• YOUR INSTRUCTIONS
Look at every line below and count those containing "active". Answer with the number only.

• DATA IN THIS EXERCISE
========================================================================

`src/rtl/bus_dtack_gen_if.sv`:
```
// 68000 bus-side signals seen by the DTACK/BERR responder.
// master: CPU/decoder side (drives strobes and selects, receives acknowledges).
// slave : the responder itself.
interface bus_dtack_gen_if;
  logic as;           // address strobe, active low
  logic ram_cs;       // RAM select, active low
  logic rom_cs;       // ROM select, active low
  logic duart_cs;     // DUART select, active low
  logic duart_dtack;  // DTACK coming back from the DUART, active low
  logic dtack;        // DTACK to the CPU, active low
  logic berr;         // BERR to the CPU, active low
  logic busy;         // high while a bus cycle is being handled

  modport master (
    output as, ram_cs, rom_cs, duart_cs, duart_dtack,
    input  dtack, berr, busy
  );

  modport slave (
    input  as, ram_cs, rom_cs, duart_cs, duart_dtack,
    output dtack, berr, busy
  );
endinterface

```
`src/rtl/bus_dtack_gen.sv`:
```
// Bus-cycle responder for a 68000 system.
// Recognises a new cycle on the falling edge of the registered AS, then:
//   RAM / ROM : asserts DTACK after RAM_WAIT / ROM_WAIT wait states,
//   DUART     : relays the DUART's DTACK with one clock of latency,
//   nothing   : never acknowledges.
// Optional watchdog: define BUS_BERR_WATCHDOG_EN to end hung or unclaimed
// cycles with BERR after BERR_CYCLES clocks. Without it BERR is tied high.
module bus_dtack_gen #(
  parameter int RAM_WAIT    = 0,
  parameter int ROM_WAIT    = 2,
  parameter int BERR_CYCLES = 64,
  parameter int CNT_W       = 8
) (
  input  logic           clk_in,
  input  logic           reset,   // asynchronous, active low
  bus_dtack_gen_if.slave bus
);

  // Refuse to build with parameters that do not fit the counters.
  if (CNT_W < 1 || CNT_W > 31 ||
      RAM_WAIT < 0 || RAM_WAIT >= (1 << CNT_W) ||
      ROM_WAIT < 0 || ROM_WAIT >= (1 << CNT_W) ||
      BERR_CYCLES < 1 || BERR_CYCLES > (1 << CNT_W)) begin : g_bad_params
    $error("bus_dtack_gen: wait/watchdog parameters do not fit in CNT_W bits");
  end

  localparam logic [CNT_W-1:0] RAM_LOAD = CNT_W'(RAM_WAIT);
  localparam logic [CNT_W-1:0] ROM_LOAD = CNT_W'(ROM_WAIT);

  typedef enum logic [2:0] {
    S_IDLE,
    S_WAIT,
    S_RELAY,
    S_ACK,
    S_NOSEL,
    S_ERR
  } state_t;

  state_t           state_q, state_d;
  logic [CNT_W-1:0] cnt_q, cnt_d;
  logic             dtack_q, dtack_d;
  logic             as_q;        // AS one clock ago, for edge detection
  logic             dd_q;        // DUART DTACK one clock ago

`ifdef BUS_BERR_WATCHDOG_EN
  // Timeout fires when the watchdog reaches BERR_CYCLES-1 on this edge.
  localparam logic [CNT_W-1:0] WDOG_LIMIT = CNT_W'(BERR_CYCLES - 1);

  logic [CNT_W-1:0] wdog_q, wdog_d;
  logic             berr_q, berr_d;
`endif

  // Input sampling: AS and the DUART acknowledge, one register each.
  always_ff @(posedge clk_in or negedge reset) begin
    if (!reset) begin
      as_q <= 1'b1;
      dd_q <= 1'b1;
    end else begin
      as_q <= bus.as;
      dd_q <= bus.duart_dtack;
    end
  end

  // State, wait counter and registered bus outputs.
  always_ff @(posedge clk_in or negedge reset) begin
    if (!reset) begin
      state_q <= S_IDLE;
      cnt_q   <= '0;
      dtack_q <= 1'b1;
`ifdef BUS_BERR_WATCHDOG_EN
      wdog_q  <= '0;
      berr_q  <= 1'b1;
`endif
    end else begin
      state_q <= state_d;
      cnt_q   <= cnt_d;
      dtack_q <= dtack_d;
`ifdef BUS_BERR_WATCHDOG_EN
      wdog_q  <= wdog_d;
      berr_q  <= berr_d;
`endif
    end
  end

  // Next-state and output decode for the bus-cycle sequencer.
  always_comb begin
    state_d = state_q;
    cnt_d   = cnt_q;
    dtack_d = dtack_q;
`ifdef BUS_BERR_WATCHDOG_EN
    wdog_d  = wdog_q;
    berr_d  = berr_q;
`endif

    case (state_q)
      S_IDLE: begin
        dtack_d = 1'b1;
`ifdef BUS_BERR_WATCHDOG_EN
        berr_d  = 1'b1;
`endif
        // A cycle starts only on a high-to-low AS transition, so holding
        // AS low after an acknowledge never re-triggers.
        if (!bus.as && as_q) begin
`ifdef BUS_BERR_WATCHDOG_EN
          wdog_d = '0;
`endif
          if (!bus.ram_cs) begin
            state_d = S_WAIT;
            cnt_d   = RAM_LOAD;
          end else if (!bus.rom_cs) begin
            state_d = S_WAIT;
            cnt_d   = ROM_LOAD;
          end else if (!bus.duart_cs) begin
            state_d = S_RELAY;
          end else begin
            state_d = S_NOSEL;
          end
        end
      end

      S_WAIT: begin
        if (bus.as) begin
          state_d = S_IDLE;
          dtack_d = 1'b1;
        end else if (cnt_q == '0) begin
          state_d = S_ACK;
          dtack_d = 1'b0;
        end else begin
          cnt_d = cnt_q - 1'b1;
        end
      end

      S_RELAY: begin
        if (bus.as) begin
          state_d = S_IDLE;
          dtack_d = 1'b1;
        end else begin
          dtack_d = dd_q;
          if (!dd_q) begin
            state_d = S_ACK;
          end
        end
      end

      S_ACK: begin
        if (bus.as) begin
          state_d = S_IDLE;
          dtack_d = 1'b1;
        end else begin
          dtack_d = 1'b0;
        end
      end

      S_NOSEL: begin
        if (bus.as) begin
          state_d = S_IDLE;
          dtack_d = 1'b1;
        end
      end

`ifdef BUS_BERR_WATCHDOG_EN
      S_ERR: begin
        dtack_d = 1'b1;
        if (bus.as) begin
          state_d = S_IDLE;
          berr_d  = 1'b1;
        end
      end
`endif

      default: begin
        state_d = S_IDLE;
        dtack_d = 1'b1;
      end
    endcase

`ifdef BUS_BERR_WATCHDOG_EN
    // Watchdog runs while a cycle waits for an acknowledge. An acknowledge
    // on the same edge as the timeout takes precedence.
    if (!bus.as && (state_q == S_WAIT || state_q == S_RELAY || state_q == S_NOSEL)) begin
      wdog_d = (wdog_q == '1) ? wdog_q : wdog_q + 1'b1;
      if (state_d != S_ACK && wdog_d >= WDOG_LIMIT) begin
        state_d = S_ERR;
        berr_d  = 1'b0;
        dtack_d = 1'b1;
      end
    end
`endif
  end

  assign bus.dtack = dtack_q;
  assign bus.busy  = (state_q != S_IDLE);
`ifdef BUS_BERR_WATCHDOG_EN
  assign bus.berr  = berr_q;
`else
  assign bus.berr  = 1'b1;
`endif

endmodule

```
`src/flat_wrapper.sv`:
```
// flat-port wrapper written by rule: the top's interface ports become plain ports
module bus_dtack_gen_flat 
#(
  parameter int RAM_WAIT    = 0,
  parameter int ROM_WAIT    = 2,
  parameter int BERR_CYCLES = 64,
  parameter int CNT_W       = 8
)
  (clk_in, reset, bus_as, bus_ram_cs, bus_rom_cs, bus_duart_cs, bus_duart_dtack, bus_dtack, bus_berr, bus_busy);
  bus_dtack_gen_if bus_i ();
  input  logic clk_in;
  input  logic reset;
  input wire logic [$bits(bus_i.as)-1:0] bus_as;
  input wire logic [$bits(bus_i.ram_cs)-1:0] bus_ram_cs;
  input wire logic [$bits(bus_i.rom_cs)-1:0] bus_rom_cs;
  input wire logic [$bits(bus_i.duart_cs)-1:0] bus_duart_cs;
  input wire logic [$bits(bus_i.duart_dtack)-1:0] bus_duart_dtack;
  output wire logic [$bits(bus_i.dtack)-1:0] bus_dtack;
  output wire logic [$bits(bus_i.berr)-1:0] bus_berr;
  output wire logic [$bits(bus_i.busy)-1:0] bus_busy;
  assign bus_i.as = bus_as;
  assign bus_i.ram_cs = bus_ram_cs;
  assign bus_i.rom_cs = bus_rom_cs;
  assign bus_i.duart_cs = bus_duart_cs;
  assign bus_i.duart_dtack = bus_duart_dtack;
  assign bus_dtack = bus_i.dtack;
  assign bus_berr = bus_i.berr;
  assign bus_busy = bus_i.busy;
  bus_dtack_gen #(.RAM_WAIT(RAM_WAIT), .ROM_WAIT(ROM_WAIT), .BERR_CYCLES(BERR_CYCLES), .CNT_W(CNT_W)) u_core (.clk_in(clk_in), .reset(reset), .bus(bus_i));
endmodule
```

========================================================================

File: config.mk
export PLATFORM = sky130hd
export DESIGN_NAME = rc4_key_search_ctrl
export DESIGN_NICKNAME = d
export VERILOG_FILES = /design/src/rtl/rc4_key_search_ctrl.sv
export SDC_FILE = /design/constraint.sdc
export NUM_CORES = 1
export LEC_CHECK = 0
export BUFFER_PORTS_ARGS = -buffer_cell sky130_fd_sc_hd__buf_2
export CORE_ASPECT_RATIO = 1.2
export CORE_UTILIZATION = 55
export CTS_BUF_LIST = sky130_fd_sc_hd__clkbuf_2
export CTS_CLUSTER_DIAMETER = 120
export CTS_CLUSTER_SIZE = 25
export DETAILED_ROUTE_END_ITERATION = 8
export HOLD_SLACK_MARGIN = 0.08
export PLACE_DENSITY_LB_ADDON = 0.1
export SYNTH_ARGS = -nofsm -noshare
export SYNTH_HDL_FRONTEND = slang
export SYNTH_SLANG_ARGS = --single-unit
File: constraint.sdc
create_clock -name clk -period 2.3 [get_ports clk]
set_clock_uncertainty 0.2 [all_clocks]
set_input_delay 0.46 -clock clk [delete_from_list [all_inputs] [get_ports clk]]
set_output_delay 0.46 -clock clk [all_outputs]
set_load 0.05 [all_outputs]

========================================================================

• EXPECTED ANSWER
8